What is being asked:
Pull every line containing "zero" from the listing.

Raw data:
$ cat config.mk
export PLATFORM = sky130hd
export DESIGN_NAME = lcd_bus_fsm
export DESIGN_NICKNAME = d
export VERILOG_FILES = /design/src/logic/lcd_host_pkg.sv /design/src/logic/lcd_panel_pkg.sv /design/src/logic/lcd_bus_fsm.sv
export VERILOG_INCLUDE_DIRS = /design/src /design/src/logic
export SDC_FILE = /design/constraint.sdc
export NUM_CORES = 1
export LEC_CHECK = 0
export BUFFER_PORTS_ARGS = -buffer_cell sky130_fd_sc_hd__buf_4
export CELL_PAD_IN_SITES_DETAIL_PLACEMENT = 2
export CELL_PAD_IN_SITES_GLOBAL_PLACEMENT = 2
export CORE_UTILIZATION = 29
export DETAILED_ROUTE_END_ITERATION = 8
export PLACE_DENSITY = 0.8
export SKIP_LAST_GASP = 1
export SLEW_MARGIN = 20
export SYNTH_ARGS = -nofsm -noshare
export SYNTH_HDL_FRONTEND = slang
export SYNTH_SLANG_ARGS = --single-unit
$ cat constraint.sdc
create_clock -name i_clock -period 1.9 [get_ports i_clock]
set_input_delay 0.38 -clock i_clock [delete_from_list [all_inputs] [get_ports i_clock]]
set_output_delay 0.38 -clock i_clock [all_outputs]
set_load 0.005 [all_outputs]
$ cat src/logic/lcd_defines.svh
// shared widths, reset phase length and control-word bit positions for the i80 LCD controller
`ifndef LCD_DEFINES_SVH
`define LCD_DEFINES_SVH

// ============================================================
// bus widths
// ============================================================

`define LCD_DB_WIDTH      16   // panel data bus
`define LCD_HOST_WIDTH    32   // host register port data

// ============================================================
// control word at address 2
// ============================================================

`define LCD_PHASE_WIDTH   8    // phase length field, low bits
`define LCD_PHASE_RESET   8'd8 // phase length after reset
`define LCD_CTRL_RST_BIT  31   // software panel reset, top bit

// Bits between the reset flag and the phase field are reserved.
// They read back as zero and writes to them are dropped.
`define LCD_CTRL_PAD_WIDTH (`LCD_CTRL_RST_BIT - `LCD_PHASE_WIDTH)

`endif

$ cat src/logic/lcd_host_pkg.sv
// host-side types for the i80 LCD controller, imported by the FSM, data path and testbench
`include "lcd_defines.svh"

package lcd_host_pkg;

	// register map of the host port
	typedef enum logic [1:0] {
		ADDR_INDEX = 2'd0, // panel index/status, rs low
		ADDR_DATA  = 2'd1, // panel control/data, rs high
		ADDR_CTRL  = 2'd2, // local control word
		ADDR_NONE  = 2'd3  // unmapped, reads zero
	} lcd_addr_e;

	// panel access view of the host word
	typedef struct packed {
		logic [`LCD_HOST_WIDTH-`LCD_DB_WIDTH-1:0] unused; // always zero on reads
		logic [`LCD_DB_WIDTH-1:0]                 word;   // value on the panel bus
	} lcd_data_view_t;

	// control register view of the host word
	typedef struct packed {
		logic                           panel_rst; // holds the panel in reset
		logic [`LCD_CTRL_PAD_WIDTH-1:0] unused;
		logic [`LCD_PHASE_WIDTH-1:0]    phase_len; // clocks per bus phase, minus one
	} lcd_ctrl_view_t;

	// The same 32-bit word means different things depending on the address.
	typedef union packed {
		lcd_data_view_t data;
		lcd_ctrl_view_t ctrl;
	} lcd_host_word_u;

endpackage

---

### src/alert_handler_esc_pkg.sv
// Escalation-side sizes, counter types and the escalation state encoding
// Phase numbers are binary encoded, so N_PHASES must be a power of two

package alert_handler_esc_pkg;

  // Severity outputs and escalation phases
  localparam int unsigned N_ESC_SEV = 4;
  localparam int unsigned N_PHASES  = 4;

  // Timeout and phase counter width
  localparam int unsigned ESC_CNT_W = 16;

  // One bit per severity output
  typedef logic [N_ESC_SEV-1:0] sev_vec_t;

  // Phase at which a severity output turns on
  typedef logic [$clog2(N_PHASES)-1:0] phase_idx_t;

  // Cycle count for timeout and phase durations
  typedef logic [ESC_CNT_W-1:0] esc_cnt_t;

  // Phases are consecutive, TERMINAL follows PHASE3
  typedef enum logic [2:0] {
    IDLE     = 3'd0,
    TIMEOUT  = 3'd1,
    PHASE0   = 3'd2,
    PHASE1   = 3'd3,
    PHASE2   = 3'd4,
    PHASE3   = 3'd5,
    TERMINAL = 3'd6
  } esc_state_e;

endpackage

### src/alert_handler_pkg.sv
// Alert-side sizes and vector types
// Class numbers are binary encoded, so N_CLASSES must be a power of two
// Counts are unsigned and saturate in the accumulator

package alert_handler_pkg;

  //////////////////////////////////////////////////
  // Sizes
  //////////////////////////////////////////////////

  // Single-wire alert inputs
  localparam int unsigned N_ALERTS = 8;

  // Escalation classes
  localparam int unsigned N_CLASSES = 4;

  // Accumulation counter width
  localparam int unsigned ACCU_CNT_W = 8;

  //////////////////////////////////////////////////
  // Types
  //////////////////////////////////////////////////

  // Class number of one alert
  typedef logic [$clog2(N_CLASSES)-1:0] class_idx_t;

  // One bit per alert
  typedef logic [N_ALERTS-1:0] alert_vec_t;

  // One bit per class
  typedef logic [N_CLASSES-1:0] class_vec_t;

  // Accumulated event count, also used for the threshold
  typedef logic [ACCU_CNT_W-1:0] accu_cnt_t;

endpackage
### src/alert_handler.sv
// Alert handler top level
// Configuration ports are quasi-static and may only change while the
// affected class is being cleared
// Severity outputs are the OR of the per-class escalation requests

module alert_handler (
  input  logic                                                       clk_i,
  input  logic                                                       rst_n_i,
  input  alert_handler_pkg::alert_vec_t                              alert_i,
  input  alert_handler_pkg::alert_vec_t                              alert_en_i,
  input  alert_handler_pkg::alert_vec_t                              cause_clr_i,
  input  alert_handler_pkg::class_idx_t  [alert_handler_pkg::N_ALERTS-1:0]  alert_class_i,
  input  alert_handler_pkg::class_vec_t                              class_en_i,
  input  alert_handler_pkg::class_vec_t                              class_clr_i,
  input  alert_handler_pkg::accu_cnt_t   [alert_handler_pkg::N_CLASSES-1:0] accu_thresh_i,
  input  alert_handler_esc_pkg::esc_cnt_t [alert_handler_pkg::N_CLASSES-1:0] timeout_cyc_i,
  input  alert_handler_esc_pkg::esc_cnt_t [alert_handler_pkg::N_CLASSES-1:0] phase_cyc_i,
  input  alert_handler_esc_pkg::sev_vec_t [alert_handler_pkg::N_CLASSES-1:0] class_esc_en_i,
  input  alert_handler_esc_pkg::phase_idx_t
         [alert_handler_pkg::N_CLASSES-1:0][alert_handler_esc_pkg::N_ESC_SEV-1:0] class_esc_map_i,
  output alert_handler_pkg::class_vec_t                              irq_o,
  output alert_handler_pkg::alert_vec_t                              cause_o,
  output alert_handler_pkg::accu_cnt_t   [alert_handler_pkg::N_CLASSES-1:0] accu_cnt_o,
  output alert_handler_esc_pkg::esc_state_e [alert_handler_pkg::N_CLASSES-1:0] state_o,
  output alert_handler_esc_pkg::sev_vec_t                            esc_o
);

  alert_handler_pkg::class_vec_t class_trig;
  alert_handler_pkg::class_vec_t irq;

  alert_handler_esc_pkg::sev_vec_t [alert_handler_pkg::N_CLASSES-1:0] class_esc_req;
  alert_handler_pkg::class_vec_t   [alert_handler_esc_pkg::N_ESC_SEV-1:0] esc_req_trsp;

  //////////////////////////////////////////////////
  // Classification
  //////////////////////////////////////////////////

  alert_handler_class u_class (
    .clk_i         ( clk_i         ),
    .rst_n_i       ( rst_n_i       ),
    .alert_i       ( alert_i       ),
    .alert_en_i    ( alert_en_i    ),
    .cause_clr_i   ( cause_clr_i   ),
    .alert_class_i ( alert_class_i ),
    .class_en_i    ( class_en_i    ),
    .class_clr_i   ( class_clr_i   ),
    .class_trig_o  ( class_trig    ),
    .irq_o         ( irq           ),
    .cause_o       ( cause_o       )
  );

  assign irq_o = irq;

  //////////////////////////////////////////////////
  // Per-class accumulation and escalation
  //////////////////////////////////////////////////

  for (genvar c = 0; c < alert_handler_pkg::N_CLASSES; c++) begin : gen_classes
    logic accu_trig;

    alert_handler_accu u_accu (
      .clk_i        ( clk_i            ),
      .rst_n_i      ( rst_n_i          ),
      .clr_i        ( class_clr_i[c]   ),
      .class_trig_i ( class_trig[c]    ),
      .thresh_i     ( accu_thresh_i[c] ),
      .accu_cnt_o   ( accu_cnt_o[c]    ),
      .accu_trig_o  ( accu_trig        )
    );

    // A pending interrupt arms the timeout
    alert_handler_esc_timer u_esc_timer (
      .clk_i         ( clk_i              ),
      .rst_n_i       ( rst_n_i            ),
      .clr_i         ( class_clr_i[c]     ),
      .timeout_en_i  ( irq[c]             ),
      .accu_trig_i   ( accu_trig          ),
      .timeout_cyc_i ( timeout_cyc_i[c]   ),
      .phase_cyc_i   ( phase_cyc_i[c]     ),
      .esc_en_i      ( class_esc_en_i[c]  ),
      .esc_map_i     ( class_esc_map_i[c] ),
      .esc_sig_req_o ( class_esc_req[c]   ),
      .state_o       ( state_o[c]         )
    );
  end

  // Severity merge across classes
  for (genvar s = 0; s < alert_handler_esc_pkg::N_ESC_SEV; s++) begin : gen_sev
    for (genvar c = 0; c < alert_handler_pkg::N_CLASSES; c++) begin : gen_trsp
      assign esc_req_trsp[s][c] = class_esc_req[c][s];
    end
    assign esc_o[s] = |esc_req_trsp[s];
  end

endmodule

Problem solution:
// They read back as zero and writes to them are dropped.
		ADDR_NONE  = 2'd3  // unmapped, reads zero
		logic [`LCD_HOST_WIDTH-`LCD_DB_WIDTH-1:0] unused; // always zero on reads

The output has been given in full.